Personal information
- Date of birth: 23 November 1925
- Date of death: 13 July 2009 (aged 83)
- Position: Midfielder

Senior career*
- Years: Team / Apps / (Gls)
- KB
- 1950–1960: Bologna FC / 274 / (4)

International career
- 1947: Denmark U23 / 1 / (0)
- 1947–1950: Denmark / 18 / (1)

Medal record
Men's Football
| Bronze medal – third place | 1948 London | Team competition |

= Axel Pilmark =

Danish footballer (1925-2009)

Axel "Pap" Pilmark (23 November 1925 – 13 July 2009) was a Danish footballer, who played as an amateur for Kjøbenhavns Boldklub (KB) and professionally for Italian club Bologna FC. He played 18 games and scored one goal for the Denmark national football team, and won a bronze medal at the 1948 Summer Olympics.

==Biography==
Axel Pilmar is one of the greatest technicians in Danish football history, able to the strike the ball with extreme precision.
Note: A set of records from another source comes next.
File: src/frame_interval_statistics_defines.svh
// assertion macros for the frame interval statistics block
// used by the top level; expects clk and rst_n in scope
`ifndef FRAME_INTERVAL_STATISTICS_DEFINES_SVH
`define FRAME_INTERVAL_STATISTICS_DEFINES_SVH

// same-cycle implication, checked out of reset
`define FIS_ASSERT_IMP(lbl, ante, cons) \
  lbl: assert property (@(posedge clk) disable iff (!rst_n) (ante) |-> (cons)) \
    else $error("fis assertion failed");

// next-cycle implication, checked out of reset
`define FIS_ASSERT_NXT(lbl, ante, cons) \
  lbl: assert property (@(posedge clk) disable iff (!rst_n) (ante) |=> (cons)) \
    else $error("fis assertion failed");

`endif

File: src/fis_pkg.sv
// shared widths, register codes and control structs for frame interval statistics
// no dependencies; imported by every file except the defines header
`default_nettype none

package fis_pkg;

  // field and state widths
  localparam int TIME_WIDTH  = 32;
  localparam int COUNT_WIDTH = 24;
  localparam int TOTAL_WIDTH = 48;
  localparam int SCALE_WIDTH = 16;
  localparam int FRAC_BITS   = 8;
  localparam int PROD_WIDTH  = TIME_WIDTH + SCALE_WIDTH;
  localparam int SUM_WIDTH   = TIME_WIDTH + 2;
  localparam int DIV_CNT_WIDTH = $clog2(SUM_WIDTH + 1);

  // configuration port
  localparam int CFG_INDEX_WIDTH = 2;
  localparam int CFG_DATA_WIDTH  = 32;
  localparam logic [CFG_INDEX_WIDTH-1:0] CFG_TIME_SCALE    = 2'd0;
  localparam logic [CFG_INDEX_WIDTH-1:0] CFG_DISCARD_LIMIT = 2'd1;
  localparam logic [CFG_INDEX_WIDTH-1:0] CFG_WINDOW_LENGTH = 2'd2;

  // register reset values
  localparam logic [SCALE_WIDTH-1:0] TIME_SCALE_RST    = 16'd256;
  localparam logic [TIME_WIDTH-1:0]  DISCARD_LIMIT_RST = 32'd200000;
  localparam logic [TIME_WIDTH-1:0]  WINDOW_LENGTH_RST = 32'd1000000;

  // controller to datapath commands
  typedef struct packed {
    logic load;
    logic mul;
    logic eval;
    logic div_start;
    logic publish;
    logic out_load;
  } fis_cmd_t;

  // datapath to controller status
  typedef struct packed {
    logic close;
    logic div_done;
    logic out_free;
  } fis_sts_t;

endpackage

`default_nettype wire

File: src/fis_ifs.sv
// valid/ready channel interfaces: input item, result item, configuration write
// depends on fis_pkg
`default_nettype none

interface fis_in_if import fis_pkg::*; ();
  logic                  valid;
  logic                  ready;
  logic [TIME_WIDTH-1:0] frame_interval;

  modport source (output valid, output frame_interval, input ready);
  modport sink   (input valid, input frame_interval, output ready);
endinterface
He played as a wing half-back, and formed a strong partnership with Ivan Jensen in the Danish national team. He made his international debut in 1947, and was a part of the Danish team that won a bronze medal at the 1948 Summer Olympics. He stayed in the Danish team until 1950, when he signed a professional contract and was banned from the amateur-only Danish football.
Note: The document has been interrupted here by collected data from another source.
### config.mk
export PLATFORM = sky130hd
export DESIGN_NAME = lpht_ram
export DESIGN_NICKNAME = d
export VERILOG_FILES = /design/src/design/lpht_ram.sv
export SDC_FILE = /design/constraint.sdc
export NUM_CORES = 2
export LEC_CHECK = 0
export BUFFER_PORTS_ARGS = -buffer_cell sky130_fd_sc_hd__buf_4
export CAP_MARGIN = 15
export CORE_MARGIN = 4
export CORE_UTILIZATION = 48
export DETAILED_ROUTE_END_ITERATION = 16
export GPL_TIMING_DRIVEN = 0
export HOLD_SLACK_MARGIN = 0.12
export PLACE_DENSITY = 0.63
export SLEW_MARGIN = 20
export SYNTH_ARGS = -nofsm -noshare
export SYNTH_HDL_FRONTEND = slang
export SYNTH_SLANG_ARGS = --single-unit
### constraint.sdc
create_clock -name i_clk -period 3.13 [get_ports i_clk]
set_clock_uncertainty 0.05 [all_clocks]
set_input_delay 0.1565 -clock i_clk [delete_from_list [all_inputs] [get_ports i_clk]]
set_output_delay 0.1565 -clock i_clk [all_outputs]
set_load 0.05 [all_outputs]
Many of his 1948 Olympic teammates were already professional in Italian football, with Karl Aage Hansen and Jørgen Leschly Sørensen at Atalanta Bergamo and Ivan Jensen at Bologna FC all trying to persuade Pilmark to join their team. In the end, Pilmark signed with Bologna FC, recreating his former international partnership with Ivan Jensen. Axel Pilmark's passing became the main attacking strength, setting up chances for the Bologna forwards, and Jensen later declared Pilmark the best Serie A half-back at the time. Pilmark stayed in Bologna for 10 seasons, playing 274 league games for the team.